Patient groups for ME/CFS strongly oppose GET. The ME Association asserts that GET causes a significant fraction of patients to get worse: 30% to 50% in self-reporting patient questionnaires.

As of 2015, the Royal Australian College of General Practitioners still supports graded exercise for CFS.

A 2019 Cochrane review of 8 studies concluded that GET "probably" reduces fatigue but that evidence on long-term effectiveness and potential harms are very limited. The studies analyzed employed older definitions of CFS, so the effects on current patient cohorts may be different. An independent analysis of the same studies reached the opposite conclusion based on the unreliability of subjective outcomes in unblinded trials, lack of objective improvements in physical fitness and employment, and insufficient tracking of adverse events.

Research 

The largest study on GET, the 2011 PACE trial, reported that GET and cognitive-behavioral therapy were safe and resulted in recovery for 22% of participants and improvement for 60%. However, the trial's results generated considerable controversy. Outcome measures were modified mid-trial without a clear rationale. When the data were reanalyzed utilising the original protocol, the rate of improvement was only 21%, and recovery was just 4%. While trial participants reported subjective improvement, there was no clinically significant improvement in fitness according to the 6-minute walk test, an objective outcome.

A 2022 review commissioned by the CDC concluded that weak evidence suggests that GET has "small to moderate" benefits, including reduced fatigue, decreased depression and anxiety, and better sleep.

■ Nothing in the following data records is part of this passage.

==> design/flow/design.v <==
`timescale 1ns / 1ps
module OV7670_MemController (
    input  logic        clk,
    input  logic        reset,
    input  logic        href,
    input  logic        vsync,
    input  logic [ 7:0] ov7670_data,
    output logic        we,
    output logic [16:0] wAddr,
    output logic [15:0] wData,
    output logic        camera_dp_en,
    output logic        v_finish_camera,
    output logic [ 9:0] x_pixel_camera,
    output logic [ 9:0] y_pixel_camera
);
    logic [15:0] pixel_data;
    logic [ 9:0] h_counter;   
    logic [ 9:0] v_counter;   
    assign wAddr = v_counter * 320 + h_counter[9:1];
    assign wData = pixel_data;
    assign x_pixel_camera = h_counter / 2;
    assign y_pixel_camera = v_counter;
    assign camera_dp_en = ((x_pixel_camera < 320) && (y_pixel_camera < 240));
    always_ff @(posedge clk, posedge reset) begin
        if (reset) begin
            h_counter  <= 0;
            pixel_data <= 0;
            we         <= 1'b0;
        end else begin
            if (href) begin
                h_counter <= h_counter + 1;
                if (h_counter[0] == 0) begin
                    pixel_data[15:8] <= ov7670_data;
                    we               <= 1'b0;
                end else begin
                    pixel_data[7:0] <= ov7670_data;
                    we              <= 1'b1;
                end
            end else begin
                h_counter <= 0;
                we        <= 1'b0;
            end
        end
    end
    always_ff @(posedge clk, posedge reset) begin
        if (reset) begin
            v_counter <= 0;
        end else begin
            if (vsync) begin
                v_counter <= 0;
            end else begin
                if (h_counter == (320 * 2 - 1)) begin
                    v_counter <= v_counter + 1;
                end
            end
        end
    end
    logic v_sync_flag;
    always_ff @(posedge clk or posedge reset) begin
        if (reset) begin
            v_sync_flag <= 0;
            v_finish_camera <= 0;
        end else if (vsync) begin
            if (!v_sync_flag) begin
                v_sync_flag <= 1;
                v_finish_camera <= 1;
            end else begin
                v_finish_camera <= 0;
            end
        end else begin
            v_sync_flag <= 0;
            v_finish_camera <= 0;
        end
    end
endmodule
[flow/config.mk]
export PLATFORM = sky130hd
export DESIGN_NAME = SUBWAY
export DESIGN_NICKNAME = SUBWAY
export VERILOG_FILES = /design/flow/design.v
export SDC_FILE = /design/flow/constraint.sdc
export NUM_CORES = 4
export LEC_CHECK = 0
export ABC_AREA = 0
export CAP_MARGIN = 20
export CORE_MARGIN = 2
export CORE_UTILIZATION = 72
export CTS_CLUSTER_DIAMETER = 371
export CTS_CLUSTER_SIZE = 99
export PLACE_DENSITY = 0.39
export SLEW_MARGIN = 20
[flow/constraint.sdc]
create_clock -name core_clock -period 1.55 [get_ports {clk}]
set_input_delay 0.3100 -clock core_clock [delete_from_list [all_inputs] [get_ports {clk}]]
set_output_delay 0.3100 -clock core_clock [all_outputs]
set_load 0.01 [all_outputs]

It said these results are of uncertain relevance to people with severe ME/CFS, a diagnosis according to modern criteria, or post-exertional malaise. According to the review, limited evidence suggests that GET is not harmful, but that reporting of harms was "suboptimal."

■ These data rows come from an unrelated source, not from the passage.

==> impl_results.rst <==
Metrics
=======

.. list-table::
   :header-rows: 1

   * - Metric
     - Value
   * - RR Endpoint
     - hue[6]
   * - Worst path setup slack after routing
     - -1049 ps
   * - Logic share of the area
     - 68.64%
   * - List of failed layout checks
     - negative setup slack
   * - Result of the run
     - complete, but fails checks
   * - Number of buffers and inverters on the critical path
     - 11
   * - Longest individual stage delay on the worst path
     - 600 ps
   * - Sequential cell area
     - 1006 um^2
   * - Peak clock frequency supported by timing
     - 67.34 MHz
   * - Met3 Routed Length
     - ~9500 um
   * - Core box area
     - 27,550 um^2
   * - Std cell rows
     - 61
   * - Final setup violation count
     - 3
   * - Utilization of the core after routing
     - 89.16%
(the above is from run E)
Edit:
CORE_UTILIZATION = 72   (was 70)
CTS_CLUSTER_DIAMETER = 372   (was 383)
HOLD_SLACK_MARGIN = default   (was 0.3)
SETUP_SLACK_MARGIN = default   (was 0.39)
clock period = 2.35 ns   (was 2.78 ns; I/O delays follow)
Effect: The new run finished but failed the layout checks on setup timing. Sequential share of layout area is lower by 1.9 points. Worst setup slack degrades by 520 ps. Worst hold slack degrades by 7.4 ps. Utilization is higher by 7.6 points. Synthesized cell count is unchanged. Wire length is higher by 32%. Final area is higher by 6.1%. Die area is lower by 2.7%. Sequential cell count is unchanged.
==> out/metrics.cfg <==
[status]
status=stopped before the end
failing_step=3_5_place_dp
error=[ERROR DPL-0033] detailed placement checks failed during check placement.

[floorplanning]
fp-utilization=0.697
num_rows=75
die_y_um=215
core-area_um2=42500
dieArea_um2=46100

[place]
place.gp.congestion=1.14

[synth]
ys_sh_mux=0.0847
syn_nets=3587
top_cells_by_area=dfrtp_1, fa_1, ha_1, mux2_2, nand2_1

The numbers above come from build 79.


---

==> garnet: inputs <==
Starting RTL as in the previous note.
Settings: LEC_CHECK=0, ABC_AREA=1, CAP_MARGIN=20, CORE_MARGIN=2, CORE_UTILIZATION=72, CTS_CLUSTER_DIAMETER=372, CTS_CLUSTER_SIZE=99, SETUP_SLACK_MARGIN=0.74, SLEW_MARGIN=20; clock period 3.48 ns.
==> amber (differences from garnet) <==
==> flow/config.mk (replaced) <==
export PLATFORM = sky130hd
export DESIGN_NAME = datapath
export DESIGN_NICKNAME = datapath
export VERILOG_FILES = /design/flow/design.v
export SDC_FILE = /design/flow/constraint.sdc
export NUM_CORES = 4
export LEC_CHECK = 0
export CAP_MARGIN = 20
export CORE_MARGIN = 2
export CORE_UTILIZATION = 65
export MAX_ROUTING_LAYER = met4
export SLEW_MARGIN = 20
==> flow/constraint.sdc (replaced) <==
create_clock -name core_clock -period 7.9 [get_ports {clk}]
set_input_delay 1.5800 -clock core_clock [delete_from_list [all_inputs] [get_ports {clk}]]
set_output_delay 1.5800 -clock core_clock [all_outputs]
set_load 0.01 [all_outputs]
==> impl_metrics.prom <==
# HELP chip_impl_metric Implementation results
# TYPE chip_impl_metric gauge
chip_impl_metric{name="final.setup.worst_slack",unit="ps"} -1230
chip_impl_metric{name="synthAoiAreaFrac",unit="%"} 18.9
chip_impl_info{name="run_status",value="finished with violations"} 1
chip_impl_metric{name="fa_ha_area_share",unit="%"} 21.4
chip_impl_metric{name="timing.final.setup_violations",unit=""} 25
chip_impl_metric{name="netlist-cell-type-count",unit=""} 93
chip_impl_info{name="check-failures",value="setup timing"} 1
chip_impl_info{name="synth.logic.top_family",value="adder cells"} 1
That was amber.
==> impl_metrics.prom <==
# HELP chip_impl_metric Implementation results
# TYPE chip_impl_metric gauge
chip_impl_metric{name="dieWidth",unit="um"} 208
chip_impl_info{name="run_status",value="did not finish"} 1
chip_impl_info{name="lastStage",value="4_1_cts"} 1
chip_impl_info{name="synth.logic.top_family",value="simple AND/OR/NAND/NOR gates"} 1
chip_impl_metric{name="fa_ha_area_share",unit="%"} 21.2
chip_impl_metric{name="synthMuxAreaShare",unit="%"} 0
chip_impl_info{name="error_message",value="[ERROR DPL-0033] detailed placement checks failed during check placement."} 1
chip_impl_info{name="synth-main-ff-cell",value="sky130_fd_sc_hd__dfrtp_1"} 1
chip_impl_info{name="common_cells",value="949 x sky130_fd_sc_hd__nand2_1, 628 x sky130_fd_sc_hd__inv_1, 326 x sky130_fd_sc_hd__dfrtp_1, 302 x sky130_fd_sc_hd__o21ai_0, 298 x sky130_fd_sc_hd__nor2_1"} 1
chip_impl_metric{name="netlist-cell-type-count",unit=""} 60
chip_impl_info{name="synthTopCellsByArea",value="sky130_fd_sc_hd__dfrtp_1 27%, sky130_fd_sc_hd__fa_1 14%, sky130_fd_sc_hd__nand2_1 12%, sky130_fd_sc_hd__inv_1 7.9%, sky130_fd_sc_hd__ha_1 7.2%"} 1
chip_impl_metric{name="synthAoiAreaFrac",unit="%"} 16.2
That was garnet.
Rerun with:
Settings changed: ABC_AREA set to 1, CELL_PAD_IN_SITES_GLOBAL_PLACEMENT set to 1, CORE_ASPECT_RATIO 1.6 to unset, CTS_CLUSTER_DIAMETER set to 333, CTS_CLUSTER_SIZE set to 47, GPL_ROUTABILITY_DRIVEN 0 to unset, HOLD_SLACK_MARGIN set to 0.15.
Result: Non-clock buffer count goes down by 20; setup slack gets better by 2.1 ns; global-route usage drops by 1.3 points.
// std_fp_smult_pipe
module std_fp_smult_pipe #(
    parameter WIDTH = 32,
    parameter INT_WIDTH = 16,
    parameter FRAC_WIDTH = 16
) (
    input  [WIDTH-1:0]              left,
    input  [WIDTH-1:0]              right,
    input  logic                    reset,
    input  logic                    go,
    input  logic                    clk,
    output logic [WIDTH-1:0]        out,
    output logic                    done
);
Size in the first run: about 3400 cells after synthesis, about 99 flip-flops, roughly 100 I/O pins, roughly 0.032 mm² of cells after synthesis.
clock: 7.73 ns
lec_check: 0
cap_margin: 0
cell_pad_in_sites_detail_placement: 0
core_aspect_ratio: 0.91
core_margin: 2
core_utilization: 72
cts_cluster_diameter: 100
cts_cluster_size: 100
gpl_routability_driven: 0
place_density: 0.63
setup_slack_margin: 1.03
slew_margin: 15
run.sh (not shown) runs the stock make flow with config.mk's settings and CLKGATE_MAP_FILE=.
The first run completed and failed the layout checks on negative setup slack.
Then changed:
Settings changed: CELL_PAD_IN_SITES_DETAIL_PLACEMENT 0 to not set, CORE_ASPECT_RATIO 0.91 to not set, CTS_CLUSTER_DIAMETER 100 to 105, CTS_CLUSTER_SIZE 100 to 45, GPL_ROUTABILITY_DRIVEN 0 to not set, SETUP_SLACK_MARGIN 1.03 to -0.45, SLEW_MARGIN 15 to 20.
Clock period 7.73 ns to 6.16 ns, I/O delays scaled along.
Result: The changed run completed, yet does not pass: negative setup slack. Critical path depth decreases by 3. Total power increases by a quarter to a third. First-iteration DRC count increases slightly. Setup slack got worse by 1.8 ns. Routed wire length increases slightly. Core utilization increases by 1.9 points. Clock skew decreases by 0.0034 ns.
Then changed:
Settings changed: CAP_MARGIN 0 to 20, CORE_UTILIZATION 72 to 66, CTS_CLUSTER_DIAMETER 105 to not set, CTS_CLUSTER_SIZE 45 to not set, PLACE_DENSITY 0.63 to not set, SETUP_SLACK_MARGIN -0.45 to not set.
Clock period 6.16 ns to 5.11 ns, I/O delays scaled along.
What happened:
- The changed run finished with negative setup slack left
- setup slack degrades by 0.47 ns
- clock power rose by 21%
- worst hold slack degrades by 0.0063 ns

---

== build 79 ==
Starting RTL as in the previous note.
clock: 7.96 ns
lec_check: 0
abc_area: 1
cap_margin: 20
cell_pad_in_sites_detail_placement: 1
core_margin: 2
core_utilization: 53
gpl_routability_driven: 0
min_routing_layer: met2
place_density: 0.87
slew_margin: 10
In the summary table, build 79 is marked failed, with error GRT-0116 raised in global routing (5_1_grt).
The following lists how build 17 was set up differently from build 79:
Settings: MIN_ROUTING_LAYER no longer set, was met2; CORE_UTILIZATION now 68, was 53; ABC_AREA no longer set, was 1; PLACE_DENSITY no longer set, was 0.87; CELL_PAD_IN_SITES_DETAIL_PLACEMENT no longer set, was 1; GPL_ROUTABILITY_DRIVEN no longer set, was 0; CTS_CLUSTER_SIZE now 39, previously not set; SLEW_MARGIN now 20, was 10; the clock period (ns, I/O delays scaled along) now 5.72, was 7.96.
==> comparison <==
In the reports for build 79 and build 17, the larger XOR/XNOR share of the synthesized area belongs to build 17.
When build 17 is measured against build 79, its placed cell area turns out 0.59% higher.
In build 17 the implementation completed, yet the final layout does not meet the checks, the culprit being setup timing.
Compared with build 79, build 17 shows a lower synthesis area per yosys.
Edits applied to the flow inputs when going from build 17 to build 22:
Settings: PLACE_DENSITY newly set to 0.36; CORE_UTILIZATION changed from 68 to 72; CTS_CLUSTER_SIZE removed (was 39); CTS_CLUSTER_DIAMETER newly set to 142; the clock period (ns, I/O delays scaled along) changed from 5.72 to 7.02.
==> results <==
- Every stage of build 22 finished as expected; the final checks, on the other hand, flagged setup timing, which means the layout fails.
- Build 17 -> build 22: global-route usage flat
- First-iteration DRC count: build 22 vs build 17 up about 26%
- Build 22 vs. build 17: length of routed met2 wiring shrank by about 1%; wire length of the first global-routing pass shrank by about 2.3%; total power shrank by about 20%.
- The design area of build 22 falls short of that of build 17 by 2.6%.
## Diff of input files: build 76 against build 22
Settings: TNS_END_PERCENT now 95, previously not set; CTS_CLUSTER_SIZE now 62, previously not set; ABC_AREA now 1, previously not set; PLACE_DENSITY no longer set, was 0.36; CORE_UTILIZATION now 40, was 72; the clock period (ns, I/O delays scaled along) now 7.5, was 7.02.
Notes after the runs:
Build 76 reached the end of the flow, and the finished layout is clean on the timing, DRC and antenna checks.
Build 76 against build 22: number of nets in the synthesized netlist rose by 22%; minimum period implied by the final worst setup slack fell by 0.23 ns; internal power fell by about 23%; area growth from synthesis to layout fell by 9.0 points.
Sort build 22 and build 76 by yosys synthesis chip area, ascending, and build 22 comes first.

---

std_fp_smult_pipe again, from the RTL that the note above started with.
make LEC_CHECK=0 CAP_MARGIN=40 CELL_PAD_IN_SITES_DETAIL_PLACEMENT=0 CORE_MARGIN=2 CORE_UTILIZATION=72 CTS_CLUSTER_DIAMETER=100 CTS_CLUSTER_SIZE=38 GPL_ROUTABILITY_DRIVEN=0 PLACE_DENSITY=0.37 SETUP_SLACK_MARGIN=1.03 SLEW_MARGIN=15 finish   # period 7.96 ns
The starting point ran to the end with no violations.
Then changed:
CAP_MARGIN = 20   (was 40)
CELL_PAD_IN_SITES_DETAIL_PLACEMENT = default   (was 0)
CORE_UTILIZATION = 40   (was 72)
CTS_CLUSTER_DIAMETER = default   (was 100)
CTS_CLUSTER_SIZE = default   (was 38)
GPL_ROUTABILITY_DRIVEN = default   (was 0)
PLACE_DENSITY = default   (was 0.37)
SETUP_SLACK_MARGIN = default   (was 1.03)
SLEW_MARGIN = 20   (was 15)
clock period = 7.37 ns   (was 7.96 ns; I/O delays follow)
The new run completed with no timing, DRC or antenna violations.
Total power goes up by 1.9%.
Non-clock buffer count goes down by 12.
Worst setup slack loses 0.49 ns.
Routed wire length goes down by 12%.
Worst hold slack gains 0.010 ns.
Then changed:
CELL_PAD_IN_SITES_DETAIL_PLACEMENT = 1   (was default)
CTS_CLUSTER_SIZE = 53   (was default)
clock period = 7.5 ns   (was 7.37 ns; I/O delays follow)
After rerunning: The new run passed the timing, DRC and antenna checks; global-route usage came out higher by 2.9 points; flip-flop count does not change; total power came out lower by 1.9%; sequential share of layout area barely changes; utilization came out lower by 0.58 points; via count came out higher by 2.8%; clock skew hardly moves; cell area came out lower by 1.3%; register-to-register slack loses 0.03 ns.
No activity file was given, so power comes from the tool's default toggle rates.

In 2021, a small study was published concerning the efficiency of GET at a specialist clinic in London, England. The patients were adults had an confirmed diagnosis of CFS according to NICE guidelines ("fatigue to be present for at least four months"). The study concluded that "GET therapy is a safe and efficacious treatment for patients with CFS/ME in a clinical specialist environment". Over the course of the treatment the average SF-36 Physical Functioning Subscale rose from 45.42 to 54.44, and the Work and Social Adjustment Scale (WSAS) fell from 25.25 to 21.48. However, an independent review of this study showed that fewer than half of the patients actually completed the full number of treatment sessions suggesting they were poorly tolerated, and that the data did not support the conclusion of "efficacious treatment"; a Physical functioning (SF-36) score of 65 or less still equates to "severe disability"
and a WSAS score of greater than 20 indicates "moderately severe disability".